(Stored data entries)

<file path="config.mk">
export PLATFORM = sky130hd
export DESIGN_NAME = sgx_expander
export DESIGN_NICKNAME = d
export VERILOG_FILES = /design/src/rtl/sgx_pkg.sv /design/src/rtl/sgx_tick.sv /design/src/rtl/sgx_regs.sv /design/src/rtl/sgx_seq.sv /design/src/rtl/sgx_expander.sv
export SDC_FILE = /design/constraint.sdc
export NUM_CORES = 2
export LEC_CHECK = 0
export ABC_CLOCK_PERIOD_IN_PS = 6620
export BUFFER_PORTS_ARGS = -buffer_cell sky130_fd_sc_hd__buf_2
export CAP_MARGIN = 20
export CORE_ASPECT_RATIO = 0.9
export CORE_MARGIN = 2
export CORE_UTILIZATION = 26
export CTS_BUF_LIST = sky130_fd_sc_hd__clkbuf_4
export CTS_CLUSTER_SIZE = 10
export DETAILED_ROUTE_END_ITERATION = 10
export PLACE_DENSITY = 0.44
export SYNTH_ARGS = -nofsm -noshare
export SYNTH_HDL_FRONTEND = slang
export SYNTH_SLANG_ARGS = --single-unit
</file>
<file path="constraint.sdc">
create_clock -name clk -period 6.62 [get_ports clk]
set_input_delay 0.662 -clock clk [delete_from_list [all_inputs] [get_ports clk]]
set_output_delay 0.662 -clock clk [all_outputs]
set_load 0.1 [all_outputs]
</file>
<file path="src/rtl/sgx_pkg.sv">
package sgx_pkg;
  typedef enum logic [1:0] {
    ST_IDLE  = 2'd0,
    ST_SHIFT = 2'd1,
    ST_LOAD  = 2'd2,
    ST_GAP   = 2'd3
  } seq_st_t;

  localparam int SRC_W     = 3;
  localparam int A_CTRL    = 0;
  localparam int A_DIV     = 1;
  localparam int A_MASK    = 2;
  localparam int A_IN_BASE = 4;
  localparam logic [SRC_W-1:0] SRC_HIGH = 3'd1;
endpackage

</file>
<file path="src/rtl/sgx_tick.sv">
module sgx_tick #(
  parameter int DIV_W = 12
) (
  input  logic             clk,
  input  logic             rst,
  input  logic             run,
  input  logic [DIV_W-1:0] div_val,
  output logic             slot_end,
  output logic             rise,
  output logic             high
);
  logic [DIV_W-1:0] pc;
  logic [DIV_W-1:0] dq;
  logic [DIV_W-1:0] div_eff;

  assign div_eff  = (div_val < DIV_W'(2)) ? DIV_W'(2) : div_val;
  assign slot_end = run && (pc == dq - 1'b1);
  assign rise     = run && (pc == (dq >> 1));
  assign high     = run && (pc >= (dq >> 1));

  always_ff @(posedge clk) begin
    if (rst) begin
      pc <= '0;
      dq <= DIV_W'(2);
    end else if (!run) begin
      pc <= '0;
      dq <= div_eff;
    end else if (slot_end) begin
      pc <= '0;
    end else begin
      pc <= pc + 1'b1;
    end
  end


  pc_range_chk: assert property (@(posedge clk) disable iff (rst) pc < dq);

  div_floor_chk: assert property (@(posedge clk) disable iff (rst) dq >= DIV_W'(2));
endmodule

</file>
<file path="src/rtl/sgx_regs.sv">
module sgx_regs
  import sgx_pkg::*;
#(
  parameter int NPORTS = 32,
  parameter int MAXB   = 4,
  parameter int DIV_W  = 12,
  parameter int GAP_W  = 8,
  parameter int DATA_W = 32,
  localparam int PW    = $clog2(NPORTS),
  localparam int BW    = (MAXB > 1) ? $clog2(MAXB) : 1,
  localparam int AW    = PW + 1,
  localparam int CFG_W = SRC_W * MAXB
) (
  input  logic                   clk,
  input  logic                   rst,
  input  logic                   we,
  input  logic [AW-1:0]          addr,
  input  logic [DATA_W-1:0]      wdata,
  output logic [DATA_W-1:0]      rdata,
  output logic                   rpt_en,
  output logic                   one_shot,
  output logic [BW-1:0]          width_m1,
  output logic [GAP_W-1:0]       gap_len,
  output logic [DIV_W-1:0]       div_val,
  output logic [NPORTS-1:0]      port_mask,
  input  logic [PW-1:0]          src_port,
  input  logic [BW-1:0]          src_bit,
  output logic [SRC_W-1:0]       src_code,
  input  logic                   clr_shot,
  input  logic [MAXB*NPORTS-1:0] in_flat
);
  logic [CFG_W-1:0]  cfg_mem [NPORTS];
  logic [DATA_W-1:0] rd_mux;
  logic              ctrl_hit;
  int                row;

  assign ctrl_hit = we && (addr == AW'(A_CTRL));
  assign row      = int'(addr) - A_IN_BASE;
  assign src_code = cfg_mem[src_port][SRC_W*int'(src_bit) +: SRC_W];

  always_ff @(posedge clk) begin
    if (rst) begin
      rpt_en    <= 1'b0;
      one_shot  <= 1'b0;
      width_m1  <= '0;
      gap_len   <= '0;
      div_val   <= '0;
      port_mask <= '0;
      for (int i = 0; i < NPORTS; i++) cfg_mem[i] <= '0;
    end else begin
      if (ctrl_hit) begin
        rpt_en   <= wdata[0];
        width_m1 <= wdata[2 +: BW];
        gap_len  <= wdata[8 +: GAP_W];
      end
      if (ctrl_hit)      one_shot <= wdata[1];
      else if (clr_shot) one_shot <= 1'b0;
      if (we && addr == AW'(A_DIV))  div_val   <= wdata[DIV_W-1:0];
      if (we && addr == AW'(A_MASK)) port_mask <= wdata[NPORTS-1:0];
      if (we && addr[AW-1])          cfg_mem[addr[PW-1:0]] <= wdata[CFG_W-1:0];
    end
  end

  always_comb begin
    rd_mux = '0;
    if (addr[AW-1]) begin
      rd_mux[CFG_W-1:0] = cfg_mem[addr[PW-1:0]];
    end else if (row >= 0 && row < MAXB) begin
      rd_mux[NPORTS-1:0] = in_flat[row*NPORTS +: NPORTS];
    end else if (addr == AW'(A_CTRL)) begin
      rd_mux[0]          = rpt_en;
      rd_mux[1]          = one_shot;
      rd_mux[2 +: BW]    = width_m1;
      rd_mux[8 +: GAP_W] = gap_len;
    end else if (addr == AW'(A_DIV)) begin
      rd_mux[DIV_W-1:0] = div_val;
    end else if (addr == AW'(A_MASK)) begin
      rd_mux[NPORTS-1:0] = port_mask;
    end
  end

  always_ff @(posedge clk) begin
    if (rst) rdata <= '0;
    else     rdata <= rd_mux;
  end

  wire unused_wdata = ^wdata;


  shot_clear_chk: assert property (@(posedge clk) disable iff (rst)
    ($fell(one_shot) && !$past(ctrl_hit)) |-> !$past(rpt_en));
endmodule

</file>
<file path="src/rtl/sgx_seq.sv">
module sgx_seq
  import sgx_pkg::*;
#(
  parameter int NPORTS = 32,
  parameter int MAXB   = 4,
  parameter int GAP_W  = 8,
  localparam int PW    = $clog2(NPORTS),
  localparam int BW    = (MAXB > 1) ? $clog2(MAXB) : 1
) (
  input  logic                   clk,
  input  logic                   rst,
  input  logic                   rpt_en,
  input  logic                   one_shot,
  input  logic [BW-1:0]          width_m1,
  input  logic [GAP_W-1:0]       gap_len,
  input  logic [NPORTS-1:0]      port_mask,
  input  logic                   din,
  input  logic                   slot_end,
  input  logic                   rise,
  input  logic                   high,
  input  logic [SRC_W-1:0]       src_code,
  output logic                   run,
  output logic [PW-1:0]          port_q,
  output logic [BW-1:0]          bit_q,
  output logic                   clr_shot,
  output logic [MAXB*NPORTS-1:0] in_flat,
  output logic                   sclk_o,
  output logic                   dout_o,
  output logic                   load_o
);
  seq_st_t            st, st_n;
  logic [PW-1:0]      port_n;
  logic [BW-1:0]      bit_n;
  logic [GAP_W-1:0]   gcnt, gcnt_n;
  logic               go, burst_end;
  logic [PW:0]        nx, fs;
  logic [MAXB*NPORTS-1:0] stage;

  function automatic logic [PW:0] first_from(input logic [NPORTS-1:0] m,
                                             input logic [PW:0] from);
    logic [PW:0] r;
    r = '0;
    for (int i = NPORTS - 1; i >= 0; i--)
      if (i >= int'(from) && m[i]) r = {1'b1, PW'(i)};
    return r;
  endfunction

  assign run = (st != ST_IDLE);
  assign nx  = first_from(port_mask, (PW+1)'(port_q) + 1'b1);
  assign fs  = first_from(port_mask, '0);

  always_comb begin
    st_n      = st;
    port_n    = port_q;
    bit_n     = bit_q;
    gcnt_n    = gcnt;
    go        = 1'b0;
    burst_end = 1'b0;
    clr_shot  = 1'b0;
    case (st)
      ST_IDLE: go = rpt_en || one_shot;
      ST_SHIFT:
        if (slot_end) begin
          if (bit_q < width_m1) bit_n = bit_q + 1'b1;
          else if (nx[PW]) begin
            port_n = nx[PW-1:0];
            bit_n  = '0;
          end else st_n = ST_LOAD;
        end
      ST_LOAD:
        if (slot_end) begin
          if (gap_len == '0) burst_end = 1'b1;
          else begin
            st_n   = ST_GAP;
            gcnt_n = '0;
          end
        end
      default:
        if (slot_end) begin
          if (gcnt == gap_len - 1'b1) burst_end = 1'b1;
          else gcnt_n = gcnt + 1'b1;
        end
    endcase
    if (burst_end) begin
      if (rpt_en) go = 1'b1;
      else begin
        st_n     = ST_IDLE;
        clr_shot = 1'b1;
      end
    end
    if (go) begin
      bit_n = '0;
      if (fs[PW]) begin
        st_n   = ST_SHIFT;
        port_n = fs[PW-1:0];
      end else st_n = ST_LOAD;
    end
  end

  always_ff @(posedge clk) begin
    if (rst) begin
      st      <= ST_IDLE;
      port_q  <= '0;
      bit_q   <= '0;
      gcnt    <= '0;
      stage   <= '0;
      in_flat <= '0;
      sclk_o  <= 1'b0;
      dout_o  <= 1'b0;
      load_o  <= 1'b0;
    end else begin
      st     <= st_n;
      port_q <= port_n;
      bit_q  <= bit_n;
      gcnt   <= gcnt_n;
      if (st == ST_SHIFT && rise)
        stage[int'(bit_q)*NPORTS + int'(port_q)] <= din;
      if (st == ST_LOAD && slot_end) in_flat <= stage;
      sclk_o <= (st == ST_SHIFT) && high;
      dout_o <= (st == ST_SHIFT) && (src_code == SRC_HIGH);
      load_o <= (st == ST_LOAD);
    end
  end


  load_excl_chk: assert property (@(posedge clk) disable iff (rst)
    load_o |-> (!sclk_o && !dout_o));

  in_commit_chk: assert property (@(posedge clk) disable iff (rst)
    (in_flat != $past(in_flat)) |-> $past(load_o));
endmodule

</file>
<file path="src/rtl/sgx_expander.sv">
module sgx_expander
  import sgx_pkg::*;
#(
  parameter int NPORTS = 32,
  parameter int MAXB   = 4,
  parameter int DIV_W  = 12,
  parameter int GAP_W  = 8,
  parameter int DATA_W = 32,
  localparam int AW    = $clog2(NPORTS) + 1
) (
  input  logic              clk,
  input  logic              rst,
  input  logic              bus_we,
  input  logic [AW-1:0]     bus_addr,
  input  logic [DATA_W-1:0] bus_wdata,
  output logic [DATA_W-1:0] bus_rdata,
  output logic              ser_clk_o,
  output logic              ser_dout_o,
  input  logic              ser_din_i,
  output logic              ser_load_o
);
  localparam int PW = $clog2(NPORTS);
  localparam int BW = (MAXB > 1) ? $clog2(MAXB) : 1;

  logic                   rpt_en, one_shot, clr_shot, run;
  logic                   slot_end, rise, high;
  logic [BW-1:0]          width_m1, bit_q;
  logic [GAP_W-1:0]       gap_len;
  logic [DIV_W-1:0]       div_val;
  logic [NPORTS-1:0]      port_mask;
  logic [PW-1:0]          port_q;
  logic [SRC_W-1:0]       src_code;
  logic [MAXB*NPORTS-1:0] in_flat;

  sgx_regs #(.NPORTS(NPORTS), .MAXB(MAXB), .DIV_W(DIV_W), .GAP_W(GAP_W), .DATA_W(DATA_W)) u_regs (
    .clk(clk), .rst(rst), .we(bus_we), .addr(bus_addr), .wdata(bus_wdata), .rdata(bus_rdata),
    .rpt_en(rpt_en), .one_shot(one_shot), .width_m1(width_m1), .gap_len(gap_len),
    .div_val(div_val), .port_mask(port_mask), .src_port(port_q), .src_bit(bit_q),
    .src_code(src_code), .clr_shot(clr_shot), .in_flat(in_flat)
  );

  sgx_tick #(.DIV_W(DIV_W)) u_tick (
    .clk(clk), .rst(rst), .run(run), .div_val(div_val),
    .slot_end(slot_end), .rise(rise), .high(high)
  );

  sgx_seq #(.NPORTS(NPORTS), .MAXB(MAXB), .GAP_W(GAP_W)) u_seq (
    .clk(clk), .rst(rst), .rpt_en(rpt_en), .one_shot(one_shot), .width_m1(width_m1),
    .gap_len(gap_len), .port_mask(port_mask), .din(ser_din_i), .slot_end(slot_end),
    .rise(rise), .high(high), .src_code(src_code), .run(run), .port_q(port_q),
    .bit_q(bit_q), .clr_shot(clr_shot), .in_flat(in_flat), .sclk_o(ser_clk_o),
    .dout_o(ser_dout_o), .load_o(ser_load_o)
  );
endmodule

</file>
### Word level (Yosys, flattened, before mapping)

Memory sizes are Yosys's and may differ from the RTL's. A register that Yosys moved wholly into a read port is not among the register bits.
Cells that the tools add are included.

* bits in registers: 388
* latch bits: 0
* RAM bits: 384
* ROM bits: 0
* input port bits: 42
* output and inout port bits: 35
* memories: 1

* $add $sub $neg: 8
* multipliers: 1
* div/mod/pow operators: 0
* $lt $le $gt $ge: 39
* eq/ne operators: 10
* shift operators: 2
* muxes and demuxes: 121
* bitwise logic cells: 2
* reduce and logical (&&, ||, !) cells: 59

Memory list
* u_regs.cfg_mem: words 32, width 12, rd ports 2, clocked after Yosys merged registers in 1, write ports 32, RTL line sgx_regs.sv:32 `logic [CFG_W-1:0] cfg_mem [NPORTS];`

Operator list (number)
* 6-bit two-way mux: 64
* 128-bit bitwise mux: 1
* 128-bit by 32-bit variable part select with 32-bit output: 1
* 5-bit by 6-bit greater-or-equal comparator with 1-bit output, first input constant: 16
* 32-bit by 1-bit greater-or-equal comparator with 1-bit output, second input constant: 2
* 32-bit two-way mux: 2
* 4-bit by 6-bit greater-or-equal comparator with 1-bit output, first input constant: 8
* 12-bit two-way mux: 4
* 1-bit logical AND: 45
* 5-bit two-way mux: 8
* 8-bit two-way mux: 5
* 32-bit by 4-bit less-than comparator with 1-bit output, second input constant: 1
* 32-bit by 9-bit less-than comparator with 1-bit output, second input constant: 1
* 12-bit by 32-bit variable part select with 3-bit output: 1
* 3-bit by 6-bit greater-or-equal comparator with 1-bit output, first input constant: 4
* 2-bit two-way mux: 11
* 20-bit two-way mux: 1
* 1-bit two-way mux: 18
* 16-bit two-way mux: 1
* 8-bit one-hot mux with 2 select lines: 1
* 12-bit by 1-bit adder with 12-bit output, second input constant: 1
* 12-bit by 11-bit equality test with 1-bit output: 1
* 12-bit equality test: 1
* 1-bit by 6-bit greater-or-equal comparator with 1-bit output, first input constant: 2
* other kinds (34): 42

### Longest topological paths before layout

* word-level depth: 42
* depth in mapped cells: 14
* depth with buffers taken out: 11

### By module

From an unflattened synthesis, not the netlist that was laid out.

* cell total of the unflattened synthesis: 3570
* area, all modules: 38861.0 µm²

Modules (own cells, without submodules)
* sgx_regs: times used 1, cells each 1747, area an instance 24682.4 µm²
* sgx_seq: times used 1, cells each 1622, area an instance 12441.9 µm²
* sgx_tick: times used 1, cells each 201, area an instance 1736.7 µm²

### Worst setup path after synthesis

Ideal clock, no wire load.

* kind: flip-flop to flip-flop
* start: register u_seq.port_q[1]
* end: register u_seq.st[0]
* setup time: 0.132 ns
* data arrival time: 3.508 ns
* data required time: 6.488 ns
* slack: 2.980 ns
* stages on the path, launching flop included: 15
* path buffers: 3
* path through: dfxtp_1 > clkbuf_1 > buf_1 > clkinv_1 > ha_1 > nand2b_1 > clkbuf_1 > or4_1 > o311a_1 > o21ai_0 > and4b_1 > nand4_2 > o311a_1 > o311ai_1 > a21oi_1

* word-level cells in the longest chain between the ends: 42

RTL lines
* start, declared: RTL line sgx_seq.sv:23 `output logic [PW-1:0] port_q,`
* start signal, assigned: RTL line sgx_seq.sv:113 `port_q <= port_n;`
* 5-bit by 1-bit adder with 6-bit output *: RTL line sgx_seq.sv:49 `assign nx = first_from(port_mask, (PW+1)'(port_q) + 1'b1);`
* 5-bit by 6-bit greater-or-equal comparator with 1-bit output: RTL line sgx_seq.sv:44 `if (i >= int'(from) && m[i]) r = {1'b1, PW'(i)};`
* 1-bit logical AND: RTL line sgx_seq.sv:44
* 6-bit two-way mux (31 in a row): RTL line sgx_seq.sv:44
* 6-bit two-way mux *: RTL line sgx_seq.sv:44
* 2-bit two-way mux *: RTL line sgx_seq.sv:65 `else if (nx[PW]) begin`
* 2-bit two-way mux *: RTL line sgx_seq.sv:64 `if (bit_q < width_m1) bit_n = bit_q + 1'b1;`
* 2-bit two-way mux *: RTL line sgx_seq.sv:63 `if (slot_end) begin`
* 2-bit one-hot mux with 2 select lines *: RTL line sgx_seq.sv:60 `case (st)`
* 2-bit two-way mux: RTL line sgx_seq.sv:85 `if (rpt_en) go = 1'b1;`
* 2-bit two-way mux *: RTL line sgx_seq.sv:84 `if (burst_end) begin`
* 2-bit two-way mux *: RTL line sgx_seq.sv:91 `if (go) begin`
* end signal, assigned: RTL line sgx_seq.sv:112 `st <= st_n;`
* end, declared: RTL line sgx_seq.sv:31 `seq_st_t st, st_n;`

Mark *: on every way between the ends. The rest lies on a longest branch, timed or not.
A chain may end at the register's enable or synchronous reset.

### Worst setup path after layout

* start: register u_seq.port_q[1]
* end: register u_seq.port_q[1]

* word-level cells in the longest chain between the ends: 41

RTL lines
* 5-bit by 1-bit adder with 6-bit output: RTL line sgx_seq.sv:49
* 5-bit by 6-bit greater-or-equal comparator with 1-bit output: RTL line sgx_seq.sv:44
* 1-bit logical AND: RTL line sgx_seq.sv:44
* 6-bit two-way mux (32 in a row): RTL line sgx_seq.sv:44
* 5-bit two-way mux: RTL line sgx_seq.sv:65
* 5-bit two-way mux: RTL line sgx_seq.sv:64
* 5-bit two-way mux: RTL line sgx_seq.sv:63
* 5-bit two-way mux *: RTL line sgx_seq.sv:60
* 5-bit two-way mux: RTL line sgx_seq.sv:93 `if (fs[PW]) begin`
* 5-bit two-way mux *: RTL line sgx_seq.sv:91

Marked as above.

==> impl_metrics.json <==
{
  "area_growth_pct": 14.2,
  "synth_edf_count": 384,
  "worstReg2RegEnd": "u_seq.port_q[1]",
  "vias": 30978,
  "hold_violations": 0,
  "antenna_found_initial": 12,
  "yosysWarnings": 0,
  "post_cts_buffers": 0,
  "arrival_ns": 5.24,
  "viasPerCell": 5.26,
  "syn-cell-area_um2": 37600,
  "ys_seq_area_frac": 0.514,
  "core-area_um2": 144000,
  "gr-total-overflow": 0,
  "rsz0062_at_grt": "false",
  "grt_max_degree": 177,
  "ys.flop_type": "dfxtp_1",
  "holdPathStages": 4,
  "drive_gt1_frac": 0.176,
  "end_kind": "flip-flop",
  "status": "finished, final reports clean",
  "ir_drop_v": 0.000165,
  "maxCapViolCount": 0,
  "final_cell_mix": "482 x nand2_1, 401 x and2_1, 385 x dfxtp_1",
  "r2r_slack_ns": 2.36,
  "io_pins": 77,
  "dp_cells": 5475,
  "slew_viol_final": 0,
  "cts-root-buf": "clkbuf_4",
  "syn_inst": 3761,
  "dieArea_um2": 148000,
  "grtUsageTotal": 0.200,
  "postRouteAntennaNets": 0,
  "r2r_start": "u_seq.port_q[1]",
  "regArea_um2": 19300,
  "start_util": 0.262,
  "layout.nets": 3913,
  "routed_wl_mm": 150,
  "fill_cells": 15103,
  "worst_slew_pin_slew_ns": 1.13,
  "grt_pass1_vias": 29981,
  "cts_buffers": 214,
  "grt_pass1_wl_mm": 216,
  "wl_per_cell_um": 25.4,
  "port_buffers": 76,
  "drt_iter0_markers": 3335,
  "dp_hpwl_mm": 99.2,
  "insertion_delay_ns": 1.21,
  "die_w_um": 405,
  "worstSetupPathType": "flip-flop to flip-flop",
  "synth.avg_cell_area_um2": 9.99,
  "whs_endpoint": "u_regs.gap_len[0]",
  "critPathMaxFanout": 11,
  "reg2regPathDepth": 13,
  "drc": 0,
  "first_pass_iters": 6,
  "period_share": 0.644,
  "multi_input_area_um2": 16900,
  "cts_buffer_depth": 3,
  "max_freq_mhz": 235,
  "fp.dieH_um": 365,
  "netlist-cell-type-count": 80,
  "ys_ff_latch": 772,
  "p_per_area_nw_per_um2": 244,
  "fin_cells": 5891,
  "fin_skew_ns": 0.0971,
  "hp-start": "bus_wdata[8]",
  "tritoncts": "yes",
  "cts.sinks": 772,
  "gp_congestion": 0.901,
  "synth_fp_nets": 3832,
  "cp_data_required_time_ns": 7.60,
  "final_common_cell": "nand2_1",
  "clk_pin_slew_ns": 0.06,
  "maxSlewHeadroom": 0.247,
  "leakagePower_nw": 14.6,
  "finalSetupViolations": 0,
  "min_period_ns": 4.26,
  "tns_ns": 0,
  "min-delay-path-class": "primary input to flip-flop",
  "startpoint_type": "flip-flop",
  "ys_async_sr_fraction": 0,
  "htree_levels": 4,
  "fp-row-count": 132
}
critical path, cell delays in order (launching register included):
cell	delay, ns
dfxtp_1	0.59
buf_4	0.28
clkinv_1	0.08
buf_4	0.20
ha_1	0.20
nand2b_1	0.36
or4_1	0.57
o311a_1	0.15
o21ai_0	0.30
and4b_1	0.31
nand4_2	0.21
nand2_2	0.18
nand2_1	0.07
a311oi_1	0.57
logic make-up (layout without fill, tap and decap cells):
| family | after synthesis | count (layout) | share of synthesized area |
|---|---|---|---|
| simple gates | 1461 | 1461 | 0.195 |
| mux | 168 | 168 | 0.0898 |
| other cells | 0 | 9 | 0 |
| flops | 772 | 772 | 0.514 |
| buf+inv | 378 | 623 | 0.0388 |
| compound gates | 905 | 905 | 0.142 |
| xor+xnor | 47 | 47 | 0.0110 |
| fa+ha+maj | 30 | 30 | 0.00992 |
cells in the mapped netlist, types with 6 or more instances:
library cell	number	area (um^2)
a221oi_1	35	307
clkbuf_2	9	45.0
buf_1	16	60.1
nand4_1	39	244
mux2i_1	21	210
or3_1	9	56.3
a22o_1	13	114
and2_1	401	2510
buf_2	17	85.1
a31oi_1	13	81.3
xor2_1	26	228
or2_2	37	231
mux2_2	13	146
clkbuf_1	285	1070
mux4_2	134	3020
nor3_1	39	195
nand2b_1	7	43.8
a22oi_1	85	638
ha_1	29	363
a21oi_1	375	1880
dfxtp_1	388	7770
xnor2_1	21	184
a222oi_1	6	60.1
o21ai_0	265	1330
nor3b_1	6	45.0
nor2b_1	10	62.6
and3_1	27	169
a211oi_1	21	158
inv_1	47	176
o22ai_1	6	37.5
nor2_1	184	691
and2_0	10	62.6
nor4_1	14	87.6
edfxtp_1	384	11500
nand3_1	165	826
a2111oi_0	6	52.6
o211ai_1	8	60.1
nand2_1	483	1810
a21o_1	12	90.1
final cells by class:
class                   instances  share of cell area
diodes                          9            0.000525
clock buffers                 307              0.0537
clock inverters                73              0.0112
inverters                      50             0.00437
multi-input cells            2611               0.393
flip-flops and latches        772               0.450
well taps                    1876              0.0547
repair buffers                193              0.0323
through the flow:
step                power, W  setup slack, ns  hold WS [ns]  area (um^2)   util
finish                0.0105             2.36         0.136        42900  0.299
global route          0.0109             2.20        0.0643        42900  0.299
CTS                   0.0106             2.44       0.00248        42900  0.298
detailed placement   0.00600             2.49         0.441        39800  0.277
global placement     0.00601             2.39         0.436        39800  0.277
floorplan            0.00568             2.98         0.429        37600      -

ABOUT THIS EXERCISE
Identify the lines above that contain the word "equality", then copy them.

ANSWER TO THE PROBLEM
* 12-bit by 11-bit equality test with 1-bit output: 1
* 12-bit equality test: 1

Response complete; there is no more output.